Two 12-week, randomized, double-blind, placebo-controlled, multicenter studies were conducted in 393 patients with PAH (WHO Group 1). The two studies were identical in design except for the doses of ambrisentan and the geographic region of the investigational sites. ARIES-1 (Ambrisentan in Pulmonary Arterial Hypertension, Randomized, Double-Blind, Placebo-Controlled, Multicenter, Efficacy Studies) compared once-daily doses of 5 mg and 10 mg ambrisentan to placebo, while ARIES-2 compared once-daily doses of 2.5 mg and 5 mg ambrisentan to placebo. In both studies, ambrisentan or placebo was added to current therapy, which could have included a combination of anticoagulants, diuretics, calcium channel blockers, or digoxin, but not epoprostenol, treprostinil, iloprost, bosentan, or sildenafil. The primary study endpoint was 6-minute walk distance. In addition, clinical worsening, WHO functional class, dyspnea, and SF-36® Health Survey were assessed.

Patients had idiopathic or heritable PAH (64%) or PAH associated with connective tissue diseases (32%), HIV infection (3%), or anorexigen use (1%). There were no patients with PAH associated with congenital heart disease.

Patients had WHO functional class I (2%), II (38%), III (55%), or IV (5%) symptoms at baseline. The mean age of patients was 50 years, 79% of patients were female, and 77% were Caucasian.

Submaximal Exercise Ability: Results of the 6-minute walk distance at 12 weeks for the ARIES-1 and ARIES-2 studies are shown in Table 5 and FIG. 5.

TABLE 5 Changes from Baseline in 6-Minute Walk Distance (meters) ARIES-1 ARIES-2 Placebo 5 mg 10 mg Placebo 5 mg 10 mg (N = 67) (N = 67) (N = 67) (N = 65) (N = 64) (N = 63) Baseline 342 ± 73 340 ± 77 342 ± 78 343 ± 86 347 ± 84 355 ± 84 Mean change from  −8 ± 79  23 ± 83  44 ± 63 −10 ± 94  22 ± 83  49 ± 75 baseline Placebo-adjusted mean 31 51 32 59 change from baseline Placebo-adjusted 27 39 30 45 median change from baseline p-value1 0.008 <0.001 0.022 <0.001 Mean ± standard deviation 1p-values are Wilcoxon rank sum test comparisons of ambrisentan to placebo at Week 12 stratified by idiopathic or heritable PAH and non-idiopathic, non-heritable PAH patients.

In both studies, treatment with ambrisentan resulted in a significant improvement in 6-minute walk distance for each dose of ambrisentan and the improvements increased with dose. An increase in 6-minute walk distance was observed after 4 weeks of treatment with ambrisentan, with a dose-response observed after 12 weeks of treatment.

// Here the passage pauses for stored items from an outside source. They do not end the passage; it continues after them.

Background: an optimization exercise with open tools, aiming at small area, a short achievable clock period and few clock cycles. Do not read the settings as production practice.
Function was checked by simulation only, so behaviour that the tests miss may differ from the original.

File: design/flow/config.mk
export PLATFORM = sky130hd
export DESIGN_NAME = systolic_array_tile
export DESIGN_NICKNAME = systolic_array_tile
export VERILOG_FILES = /design/flow/design.v
export SDC_FILE = /design/flow/constraint.sdc
export NUM_CORES = 4
export LEC_CHECK = 0
export CAP_MARGIN = 20
export CORE_MARGIN = 2
export CORE_UTILIZATION = 60
export CTS_CLUSTER_DIAMETER = 80
export CTS_CLUSTER_SIZE = 25
export SETUP_SLACK_MARGIN = 4.2
export SLEW_MARGIN = 20
export SYNTH_HIERARCHICAL = 1
export TNS_END_PERCENT = 0
File: design/flow/constraint.sdc
create_clock -name core_clock -period 6.5 [get_ports {clk_i}]
set_input_delay 1.3000 -clock core_clock [delete_from_list [all_inputs] [get_ports {clk_i}]]
set_output_delay 1.3000 -clock core_clock [all_outputs]
set_load 0.01 [all_outputs]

Improvements in walk distance with ambrisentan were smaller for elderly patients (age≧65) than younger patients and for patients with secondary PAH than for patients with idiopathic or heritable PAH. The results of such subgroup analyses must be interpreted cautiously. The effects of ambrisentan on walk distances at trough drug levels are not known. Because only once daily dosing was studied in the clinical trials, the efficacy and safety of more frequent dosing regimens for ambrisentan are not known. If exercise ability is not sustained throughout the day in a patient, consider other PAH treatments that have been studied with more frequent dosing regimens.

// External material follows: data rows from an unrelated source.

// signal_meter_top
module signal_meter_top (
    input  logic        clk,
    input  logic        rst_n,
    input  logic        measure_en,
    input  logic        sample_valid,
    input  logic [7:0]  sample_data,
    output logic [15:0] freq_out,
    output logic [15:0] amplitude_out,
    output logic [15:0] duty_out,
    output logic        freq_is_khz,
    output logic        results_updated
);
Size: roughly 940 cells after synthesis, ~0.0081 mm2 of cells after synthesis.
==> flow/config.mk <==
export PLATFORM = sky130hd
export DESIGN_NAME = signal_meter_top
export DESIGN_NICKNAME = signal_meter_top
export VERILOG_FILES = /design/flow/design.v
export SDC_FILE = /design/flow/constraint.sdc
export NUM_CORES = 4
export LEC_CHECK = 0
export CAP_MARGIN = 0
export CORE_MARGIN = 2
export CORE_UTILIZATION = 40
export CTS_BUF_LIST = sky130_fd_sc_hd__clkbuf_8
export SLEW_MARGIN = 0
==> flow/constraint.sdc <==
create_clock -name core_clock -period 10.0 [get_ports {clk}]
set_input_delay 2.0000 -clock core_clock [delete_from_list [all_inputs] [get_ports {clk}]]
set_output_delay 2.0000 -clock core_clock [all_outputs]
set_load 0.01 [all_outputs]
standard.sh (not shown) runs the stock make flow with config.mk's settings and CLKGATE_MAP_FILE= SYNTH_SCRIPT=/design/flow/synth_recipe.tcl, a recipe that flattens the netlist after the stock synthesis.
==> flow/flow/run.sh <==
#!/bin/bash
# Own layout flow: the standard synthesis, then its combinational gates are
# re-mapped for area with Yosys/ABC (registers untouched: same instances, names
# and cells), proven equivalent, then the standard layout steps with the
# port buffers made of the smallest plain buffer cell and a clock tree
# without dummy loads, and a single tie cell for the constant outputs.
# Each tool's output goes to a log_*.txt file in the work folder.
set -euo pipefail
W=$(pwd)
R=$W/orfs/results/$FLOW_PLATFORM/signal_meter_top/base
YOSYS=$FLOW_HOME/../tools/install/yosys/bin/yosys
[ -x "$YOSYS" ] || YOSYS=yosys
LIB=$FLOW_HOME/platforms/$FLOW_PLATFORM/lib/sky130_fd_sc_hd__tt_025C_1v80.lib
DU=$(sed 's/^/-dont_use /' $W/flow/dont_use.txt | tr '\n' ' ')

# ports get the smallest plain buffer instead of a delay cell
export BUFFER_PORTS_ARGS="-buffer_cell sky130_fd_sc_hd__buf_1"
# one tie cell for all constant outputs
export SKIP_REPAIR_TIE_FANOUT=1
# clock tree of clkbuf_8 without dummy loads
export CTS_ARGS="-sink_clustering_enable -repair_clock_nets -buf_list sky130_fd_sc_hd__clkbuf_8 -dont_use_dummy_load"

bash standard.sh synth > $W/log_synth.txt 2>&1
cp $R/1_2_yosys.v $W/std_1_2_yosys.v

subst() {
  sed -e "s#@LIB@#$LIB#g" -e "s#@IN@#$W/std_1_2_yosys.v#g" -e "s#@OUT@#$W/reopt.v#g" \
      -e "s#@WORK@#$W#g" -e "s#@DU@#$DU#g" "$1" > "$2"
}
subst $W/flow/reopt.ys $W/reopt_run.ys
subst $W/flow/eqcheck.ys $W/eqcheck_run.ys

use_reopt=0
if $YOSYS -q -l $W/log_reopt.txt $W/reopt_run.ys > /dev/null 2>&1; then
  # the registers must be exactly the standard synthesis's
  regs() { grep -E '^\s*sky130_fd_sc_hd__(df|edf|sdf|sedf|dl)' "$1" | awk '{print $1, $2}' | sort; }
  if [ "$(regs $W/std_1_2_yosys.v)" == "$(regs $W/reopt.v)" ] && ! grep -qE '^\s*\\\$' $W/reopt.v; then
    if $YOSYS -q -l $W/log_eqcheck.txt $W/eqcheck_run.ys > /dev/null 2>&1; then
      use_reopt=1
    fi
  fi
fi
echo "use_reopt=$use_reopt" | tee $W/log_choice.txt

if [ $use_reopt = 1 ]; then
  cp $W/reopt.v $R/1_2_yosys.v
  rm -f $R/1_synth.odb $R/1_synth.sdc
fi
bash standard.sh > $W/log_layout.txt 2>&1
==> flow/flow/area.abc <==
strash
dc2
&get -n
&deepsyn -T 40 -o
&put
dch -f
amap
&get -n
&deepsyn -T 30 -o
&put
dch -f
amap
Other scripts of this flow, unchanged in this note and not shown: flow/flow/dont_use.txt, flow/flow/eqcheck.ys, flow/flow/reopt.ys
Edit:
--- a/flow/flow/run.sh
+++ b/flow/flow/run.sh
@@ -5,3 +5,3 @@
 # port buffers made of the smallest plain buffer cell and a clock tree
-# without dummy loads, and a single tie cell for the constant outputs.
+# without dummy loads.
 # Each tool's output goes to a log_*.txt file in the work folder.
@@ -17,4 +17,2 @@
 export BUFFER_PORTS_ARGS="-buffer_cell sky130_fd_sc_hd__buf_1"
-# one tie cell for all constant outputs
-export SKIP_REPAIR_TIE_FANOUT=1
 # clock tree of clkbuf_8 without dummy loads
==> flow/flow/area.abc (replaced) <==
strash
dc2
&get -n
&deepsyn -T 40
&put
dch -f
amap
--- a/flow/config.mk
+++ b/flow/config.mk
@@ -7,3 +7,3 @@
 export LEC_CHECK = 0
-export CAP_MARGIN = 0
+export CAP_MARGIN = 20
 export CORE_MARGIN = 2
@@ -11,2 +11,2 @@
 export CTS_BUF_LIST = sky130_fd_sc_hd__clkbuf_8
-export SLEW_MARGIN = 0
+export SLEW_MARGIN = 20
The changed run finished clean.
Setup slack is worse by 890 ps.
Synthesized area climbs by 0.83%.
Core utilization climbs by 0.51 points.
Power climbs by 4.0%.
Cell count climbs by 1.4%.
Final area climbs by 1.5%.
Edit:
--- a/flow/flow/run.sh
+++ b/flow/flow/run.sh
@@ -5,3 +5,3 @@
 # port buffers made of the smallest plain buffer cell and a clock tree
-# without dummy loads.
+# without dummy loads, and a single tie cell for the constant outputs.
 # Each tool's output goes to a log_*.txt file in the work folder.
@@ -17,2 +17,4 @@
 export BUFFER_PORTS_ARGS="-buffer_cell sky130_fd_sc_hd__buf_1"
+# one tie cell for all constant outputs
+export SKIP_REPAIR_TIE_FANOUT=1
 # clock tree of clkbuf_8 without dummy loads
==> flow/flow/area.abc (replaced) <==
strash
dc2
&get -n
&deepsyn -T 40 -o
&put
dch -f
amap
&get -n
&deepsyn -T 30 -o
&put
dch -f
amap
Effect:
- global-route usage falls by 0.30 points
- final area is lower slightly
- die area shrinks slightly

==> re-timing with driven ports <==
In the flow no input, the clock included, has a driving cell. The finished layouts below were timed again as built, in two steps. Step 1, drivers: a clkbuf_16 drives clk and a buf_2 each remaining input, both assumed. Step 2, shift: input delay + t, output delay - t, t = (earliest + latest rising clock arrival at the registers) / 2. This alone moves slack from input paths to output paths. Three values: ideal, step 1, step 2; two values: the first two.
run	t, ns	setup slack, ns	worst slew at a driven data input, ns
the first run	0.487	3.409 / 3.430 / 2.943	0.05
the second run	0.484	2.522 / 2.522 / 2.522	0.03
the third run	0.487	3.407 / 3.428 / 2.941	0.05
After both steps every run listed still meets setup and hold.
This is an optimization exercise on Yosys and OpenROAD, whose aim is small area, a short achievable clock period and few clock cycles, not a production implementation.
RTL that was checked went through simulation tests only; none was proved equivalent to the original.
Power figures rest on the tool's default switching activity, not on a simulated workload.

==> wip/yarrow <==
==> flow/design.v (excerpt) <==
module cpuCore (
  input  logic        CLK,
  input  logic        RST,
  input  logic        en,
  input  logic        start,
  output logic [7:0]  instAddr,
  input  logic [15:0] inst,
  output logic [7:0]  dataAddr,
  output logic        dataWe,
  output logic [15:0] dataOut,
  input  logic [15:0] dataIn,
  output logic        running
);
==> module cpuCore, before the edit <==
module cpuCore (
  input  logic        CLK,
  input  logic        RST,
  input  logic        en,
  input  logic        start,
  output logic [7:0]  instAddr,
  input  logic [15:0] inst,
  output logic [7:0]  dataAddr,
  output logic        dataWe,
  output logic [15:0] dataOut,
  input  logic [15:0] dataIn,
  output logic        running
);
  localparam logic [4:0] OP_HALT = 5'b00001, OP_LOAD = 5'b00010, OP_STORE = 5'b00011,
    OP_ADD = 5'b10000, OP_ADDI = 5'b10001, OP_SUB = 5'b10011, OP_SUBI = 5'b10100,
    OP_INC = 5'b10110, OP_LDIL = 5'b10111, OP_LDIH = 5'b11000, OP_XOR = 5'b11001,
    OP_AND = 5'b11010, OP_OR = 5'b11011;
  logic        runQ, haltedQ, resumed;
  logic [7:0]  pc;
  logic [15:0] regs [8];
  logic [7:0]  valid;   
  logic [15:0] opA, opB;
  logic [2:0]  eDest;
  logic [3:0]  eOff;
  logic        eWrites, eHalt, eStore, eInvB, eCin, eSra;
  logic        eSelSum, eSelLog, eSelShl, eSelShr, eSelLoad;
  logic [3:0]  eTt, fTt;
  logic [15:0] logicOut;
  logic [15:0] sum, shIn, shl, shr, res;
  logic [4:0]  fOp;
  logic [7:0]  fImm;
  logic [15:0] rA, rB, vA, nB, immValA, immValB;
  logic [7:0]  eWriting, usable, matchA, matchB;
  logic        fwdA, fwdB, immA, immB, bUsesD, fWrites;
  assign instAddr = pc;
  assign fOp  = inst[15:11];
  assign fImm = inst[7:0];
  assign bUsesD = (fOp == OP_STORE) || (fOp == OP_ADDI) || (fOp == OP_SUBI);
  assign immA   = (fOp == OP_ADDI) || (fOp == OP_SUBI);
  assign immValA = (fOp == OP_SUBI) ? {8'hFF, ~fImm} : {8'h00, fImm};
  always_comb begin
    case (fOp)
      OP_LDIL: begin immB = 1'b1; immValB = {8'h00, fImm}; end
      OP_LDIH: begin immB = 1'b1; immValB = {fImm, 8'h00}; end
      OP_INC:  begin immB = 1'b1; immValB = 16'd1; end
      default: begin immB = 1'b0; immValB = 16'd0; end
    endcase
  end
  always_comb begin
    for (int i = 0; i < 8; i++) begin
      eWriting[i] = runQ && eWrites && eDest == 3'(i);
      usable[i]   = valid[i] && !eWriting[i];
      matchA[i]   = inst[6:4] == 3'(i);
      matchB[i]   = bUsesD ? inst[10:8] == 3'(i) : inst[2:0] == 3'(i);
    end
  end
  assign fwdA = |(matchA & eWriting) && !immA;
  assign fwdB = |(matchB & eWriting) && !immB;
  always_comb begin
    rA = '0;
    rB = '0;
    for (int i = 0; i < 8; i++) begin
      rA = rA | ({16{matchA[i] && usable[i] && !immA}} & regs[i]);
      rB = rB | ({16{matchB[i] && usable[i] && !immB}} & regs[i]);
    end
  end
  assign vA = rA | ({16{immA}} & immValA) | ({16{fwdA}} & res);
  assign nB = rB | immValB | ({16{fwdB}} & res);
  always_comb begin
    case (fOp)
      OP_XOR:  fTt = 4'b0110;
      OP_AND:  fTt = 4'b1000;
      OP_OR:   fTt = 4'b1110;
      default: fTt = 4'b1010;
    endcase
  end
  assign fWrites = (fOp == OP_LOAD) || (fOp[4] && fOp != 5'b10010 && fOp != 5'b10101);
  always_ff @(posedge CLK) begin
    opA      <= vA;
    opB      <= nB;
    eDest    <= inst[10:8];
    eOff     <= inst[3:0];
    eWrites  <= fWrites;
    eHalt    <= (fOp == OP_HALT);
    eStore   <= (fOp == OP_STORE);
    eInvB    <= (fOp == OP_SUB);
    eCin     <= (fOp == OP_SUB) || (fOp == OP_SUBI);
    eSra     <= fOp[0] && fOp[4:1] == 4'b1111;
    eSelSum  <= (fOp == OP_ADD) || (fOp == OP_ADDI) || (fOp == OP_SUB) ||
                (fOp == OP_SUBI) || (fOp == OP_INC);
    eSelLog  <= (fOp == OP_XOR) || (fOp == OP_AND) || (fOp == OP_OR) ||
                (fOp == OP_LDIL) || (fOp == OP_LDIH);
    eTt      <= fTt;
    eSelShl  <= (fOp[4:1] == 4'b1110);
    eSelShr  <= (fOp[4:1] == 4'b1111);
    eSelLoad <= (fOp == OP_LOAD);
  end
  assign sum = opA + (opB ^ {16{eInvB}}) + {15'd0, eCin};
  always_comb begin
    for (int i = 0; i < 16; i++) begin
      shIn[i] = eSelShl ? opA[15-i] : opA[i];
    end
    shr = 16'($signed({eSra & opA[15], shIn}) >>> opB[3:0]);
    for (int i = 0; i < 16; i++) begin
      shl[i] = shr[15-i];
    end
  end
  always_comb begin
    for (int i = 0; i < 16; i++) begin
      logicOut[i] = eTt[{opA[i], opB[i]}];
    end
  end
  assign res = ({16{eSelSum}}  & sum) |
               ({16{eSelLog}}  & logicOut) |
               ({16{eSelShl}}  & shl) |
               ({16{eSelShr}}  & shr) |
               ({16{eSelLoad}} & dataIn);
  always_ff @(posedge CLK) begin
    if (runQ && eWrites) begin
      regs[eDest] <= res;
    end
  end
  always_ff @(posedge CLK or posedge RST) begin
    if (RST) begin
      valid <= '0;
    end else if (runQ && eWrites) begin
      valid[eDest] <= 1'b1;
    end
  end
  assign dataAddr = opA[7:0] + {4'h0, eOff};
  assign dataOut  = opB;
  assign dataWe   = runQ && eStore;
  assign running = runQ && !(eHalt && !resumed);
  always_ff @(posedge CLK or posedge RST) begin
    if (RST) begin
      runQ    <= 1'b0;
      haltedQ <= 1'b0;
      resumed <= 1'b0;
      pc      <= '0;
    end else begin
      resumed <= 1'b0;
      if (runQ) begin
        if (eHalt) begin
          runQ    <= 1'b0;
          haltedQ <= 1'b1;
        end else if (!en) begin
          runQ <= 1'b0;   
        end else begin
          pc <= pc + 8'd1;
        end
      end else if (en && start && !haltedQ) begin
        runQ    <= 1'b1;
        resumed <= 1'b1;
        pc      <= pc + 8'd1;
      end
    end
  end
endmodule
This is an optimization exercise on Yosys and OpenROAD, whose aim is small area, a short achievable clock period and few clock cycles per item, not a production implementation.
Where RTL was checked, it was by simulation tests only, not by an equivalence proof against the original.
Only the layout flow was run in runs 7 and 8; the RTL was not checked for function there.
Power and IR drop assume default switching activity.

===== config.mk =====
export PLATFORM = sky130hd
export DESIGN_NAME = ordered_unique_list_table
export DESIGN_NICKNAME = ordered_unique_list_table
export VERILOG_FILES = /design/flow/design.v
export SDC_FILE = /design/flow/constraint.sdc
export NUM_CORES = 4
export LEC_CHECK = 0
export CAP_MARGIN = 20
export CORE_MARGIN = 2
export CORE_UTILIZATION = 60
export CTS_CLUSTER_DIAMETER = 80
export CTS_CLUSTER_SIZE = 25
export SETUP_SLACK_MARGIN = 2.32
export SLEW_MARGIN = 20

===== constraint.sdc =====
create_clock -name core_clock -period 4.5 [get_ports {clk}]
set_input_delay 0.9000 -clock core_clock [delete_from_list [all_inputs] [get_ports {clk}]]
set_output_delay 0.9000 -clock core_clock [all_outputs]
set_load 0.01 [all_outputs]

Clinical Worsening: Time to clinical worsening of PAH was defined as the first occurrence of death, lung transplantation, hospitalization for PAH, atrial septostomy, study withdrawal due to the addition of other PAH therapeutic agents or study withdrawal due to early escape. Early escape was defined as meeting two or more of the following criteria: a 20% decrease in the 6-minute walk distance; an increase in WHO functional class; worsening right ventricular failure; rapidly progressing cardiogenic, hepatic, or renal failure; or refractory systolic hypotension. The clinical worsening events during the 12-week treatment period of the ambrisentan clinical trials are shown in Table 6 and FIG. 6.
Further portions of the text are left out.